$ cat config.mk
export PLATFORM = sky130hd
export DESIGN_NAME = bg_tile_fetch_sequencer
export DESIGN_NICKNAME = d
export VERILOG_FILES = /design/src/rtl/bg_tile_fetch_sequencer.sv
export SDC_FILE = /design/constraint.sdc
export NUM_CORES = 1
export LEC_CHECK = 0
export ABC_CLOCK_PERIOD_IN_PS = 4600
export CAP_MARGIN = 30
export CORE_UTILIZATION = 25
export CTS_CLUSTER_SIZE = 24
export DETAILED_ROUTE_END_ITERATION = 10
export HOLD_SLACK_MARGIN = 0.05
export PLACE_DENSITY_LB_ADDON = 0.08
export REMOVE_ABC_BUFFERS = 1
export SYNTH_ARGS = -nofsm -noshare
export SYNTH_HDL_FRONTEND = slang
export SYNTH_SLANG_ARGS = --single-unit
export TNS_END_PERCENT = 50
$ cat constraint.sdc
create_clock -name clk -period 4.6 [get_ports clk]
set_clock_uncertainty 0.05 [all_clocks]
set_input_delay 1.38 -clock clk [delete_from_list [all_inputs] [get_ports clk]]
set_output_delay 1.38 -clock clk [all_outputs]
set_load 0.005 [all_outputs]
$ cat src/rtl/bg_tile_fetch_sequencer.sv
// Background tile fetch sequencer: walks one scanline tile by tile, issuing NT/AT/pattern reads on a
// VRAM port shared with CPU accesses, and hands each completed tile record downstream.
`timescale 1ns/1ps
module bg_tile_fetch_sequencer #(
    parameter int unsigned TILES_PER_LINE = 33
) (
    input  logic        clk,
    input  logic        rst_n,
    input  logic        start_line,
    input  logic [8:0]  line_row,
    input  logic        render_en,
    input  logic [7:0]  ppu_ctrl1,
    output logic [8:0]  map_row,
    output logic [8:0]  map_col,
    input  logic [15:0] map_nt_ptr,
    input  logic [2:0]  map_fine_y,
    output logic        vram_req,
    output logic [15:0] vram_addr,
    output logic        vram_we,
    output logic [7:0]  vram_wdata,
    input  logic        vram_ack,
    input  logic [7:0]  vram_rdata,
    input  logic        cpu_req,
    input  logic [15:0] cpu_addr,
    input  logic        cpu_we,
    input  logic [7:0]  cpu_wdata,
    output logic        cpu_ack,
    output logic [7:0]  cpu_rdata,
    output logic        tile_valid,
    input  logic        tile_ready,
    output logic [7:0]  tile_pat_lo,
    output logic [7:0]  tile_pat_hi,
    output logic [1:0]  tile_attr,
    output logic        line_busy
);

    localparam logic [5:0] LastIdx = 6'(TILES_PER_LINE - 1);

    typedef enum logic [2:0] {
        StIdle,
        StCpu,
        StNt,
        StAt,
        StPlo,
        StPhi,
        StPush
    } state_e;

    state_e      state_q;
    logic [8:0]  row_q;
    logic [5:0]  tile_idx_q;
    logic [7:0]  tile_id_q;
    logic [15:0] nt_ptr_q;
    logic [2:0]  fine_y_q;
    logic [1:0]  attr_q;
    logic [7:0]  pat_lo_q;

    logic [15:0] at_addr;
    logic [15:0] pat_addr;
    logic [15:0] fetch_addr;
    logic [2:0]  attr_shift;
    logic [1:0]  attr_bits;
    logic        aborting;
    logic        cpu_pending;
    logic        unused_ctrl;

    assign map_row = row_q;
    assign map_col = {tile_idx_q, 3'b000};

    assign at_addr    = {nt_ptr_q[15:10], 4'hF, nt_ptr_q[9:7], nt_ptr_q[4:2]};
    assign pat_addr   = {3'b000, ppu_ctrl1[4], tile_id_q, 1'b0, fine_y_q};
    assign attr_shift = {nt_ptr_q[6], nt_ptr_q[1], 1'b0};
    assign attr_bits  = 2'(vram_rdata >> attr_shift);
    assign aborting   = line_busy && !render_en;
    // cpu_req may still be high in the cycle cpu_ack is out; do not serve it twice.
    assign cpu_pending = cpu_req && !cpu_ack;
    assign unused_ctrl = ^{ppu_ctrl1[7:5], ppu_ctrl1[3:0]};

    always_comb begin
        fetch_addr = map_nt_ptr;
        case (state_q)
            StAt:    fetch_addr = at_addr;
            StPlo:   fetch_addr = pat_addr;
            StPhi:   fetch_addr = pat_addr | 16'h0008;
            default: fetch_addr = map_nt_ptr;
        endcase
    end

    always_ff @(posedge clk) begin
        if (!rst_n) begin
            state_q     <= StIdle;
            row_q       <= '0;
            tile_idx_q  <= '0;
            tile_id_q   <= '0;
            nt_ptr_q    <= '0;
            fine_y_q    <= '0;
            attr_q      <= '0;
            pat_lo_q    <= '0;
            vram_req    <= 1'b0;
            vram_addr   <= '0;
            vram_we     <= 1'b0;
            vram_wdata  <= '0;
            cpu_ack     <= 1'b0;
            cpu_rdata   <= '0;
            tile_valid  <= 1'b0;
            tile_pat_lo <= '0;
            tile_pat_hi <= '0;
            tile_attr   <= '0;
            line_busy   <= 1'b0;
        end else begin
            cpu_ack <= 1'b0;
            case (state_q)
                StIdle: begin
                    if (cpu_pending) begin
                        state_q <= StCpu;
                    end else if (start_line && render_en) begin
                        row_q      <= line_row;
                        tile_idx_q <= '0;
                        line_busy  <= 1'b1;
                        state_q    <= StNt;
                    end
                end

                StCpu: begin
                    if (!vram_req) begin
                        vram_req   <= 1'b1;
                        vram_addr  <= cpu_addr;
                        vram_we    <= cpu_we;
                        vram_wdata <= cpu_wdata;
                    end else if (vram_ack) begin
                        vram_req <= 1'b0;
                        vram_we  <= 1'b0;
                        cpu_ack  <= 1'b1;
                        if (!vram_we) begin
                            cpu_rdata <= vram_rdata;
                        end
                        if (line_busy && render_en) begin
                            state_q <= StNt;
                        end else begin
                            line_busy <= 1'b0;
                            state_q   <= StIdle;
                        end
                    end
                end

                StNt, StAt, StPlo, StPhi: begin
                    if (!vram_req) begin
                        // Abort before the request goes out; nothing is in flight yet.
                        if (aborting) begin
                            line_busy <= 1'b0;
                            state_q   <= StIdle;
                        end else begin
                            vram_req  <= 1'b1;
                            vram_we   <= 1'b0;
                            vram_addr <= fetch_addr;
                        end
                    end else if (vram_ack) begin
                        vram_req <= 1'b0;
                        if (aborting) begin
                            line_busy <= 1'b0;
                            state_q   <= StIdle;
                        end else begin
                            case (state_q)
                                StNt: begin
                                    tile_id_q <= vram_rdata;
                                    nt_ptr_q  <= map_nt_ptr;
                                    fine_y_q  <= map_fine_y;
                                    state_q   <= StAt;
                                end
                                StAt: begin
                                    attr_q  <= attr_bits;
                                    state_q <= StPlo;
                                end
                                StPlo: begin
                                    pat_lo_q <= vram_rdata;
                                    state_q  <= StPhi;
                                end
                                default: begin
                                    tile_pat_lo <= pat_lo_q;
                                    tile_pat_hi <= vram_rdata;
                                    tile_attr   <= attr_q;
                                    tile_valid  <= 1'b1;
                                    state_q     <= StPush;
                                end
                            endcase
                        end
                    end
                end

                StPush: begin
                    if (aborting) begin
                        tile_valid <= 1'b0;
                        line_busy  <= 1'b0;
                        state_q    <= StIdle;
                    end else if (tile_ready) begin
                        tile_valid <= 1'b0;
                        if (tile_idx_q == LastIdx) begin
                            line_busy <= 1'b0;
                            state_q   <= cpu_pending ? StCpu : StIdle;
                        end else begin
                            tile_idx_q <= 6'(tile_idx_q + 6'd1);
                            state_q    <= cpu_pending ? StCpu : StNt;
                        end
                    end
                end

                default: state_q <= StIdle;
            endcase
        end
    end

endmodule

....

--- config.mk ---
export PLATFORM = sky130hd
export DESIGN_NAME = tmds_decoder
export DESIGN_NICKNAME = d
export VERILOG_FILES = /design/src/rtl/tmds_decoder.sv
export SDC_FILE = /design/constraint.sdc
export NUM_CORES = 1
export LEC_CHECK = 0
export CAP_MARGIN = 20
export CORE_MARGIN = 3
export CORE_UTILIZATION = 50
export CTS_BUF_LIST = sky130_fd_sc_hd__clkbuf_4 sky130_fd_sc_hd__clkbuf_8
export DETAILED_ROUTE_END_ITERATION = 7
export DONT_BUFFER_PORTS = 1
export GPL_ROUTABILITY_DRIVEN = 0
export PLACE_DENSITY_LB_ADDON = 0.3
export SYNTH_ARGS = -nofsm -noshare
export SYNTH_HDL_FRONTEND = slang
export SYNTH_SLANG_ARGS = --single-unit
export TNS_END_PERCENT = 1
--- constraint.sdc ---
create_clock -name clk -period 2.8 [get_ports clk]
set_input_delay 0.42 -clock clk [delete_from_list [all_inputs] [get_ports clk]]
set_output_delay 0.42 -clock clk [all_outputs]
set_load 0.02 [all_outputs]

....

Scan the lines above for "StIdle", then copy every one that has it.

        StIdle,
            state_q     <= StIdle;
                StIdle: begin
                            state_q   <= StIdle;
                            state_q   <= StIdle;
                            state_q   <= StIdle;
                        state_q    <= StIdle;
                            state_q   <= cpu_pending ? StCpu : StIdle;
                default: state_q <= StIdle;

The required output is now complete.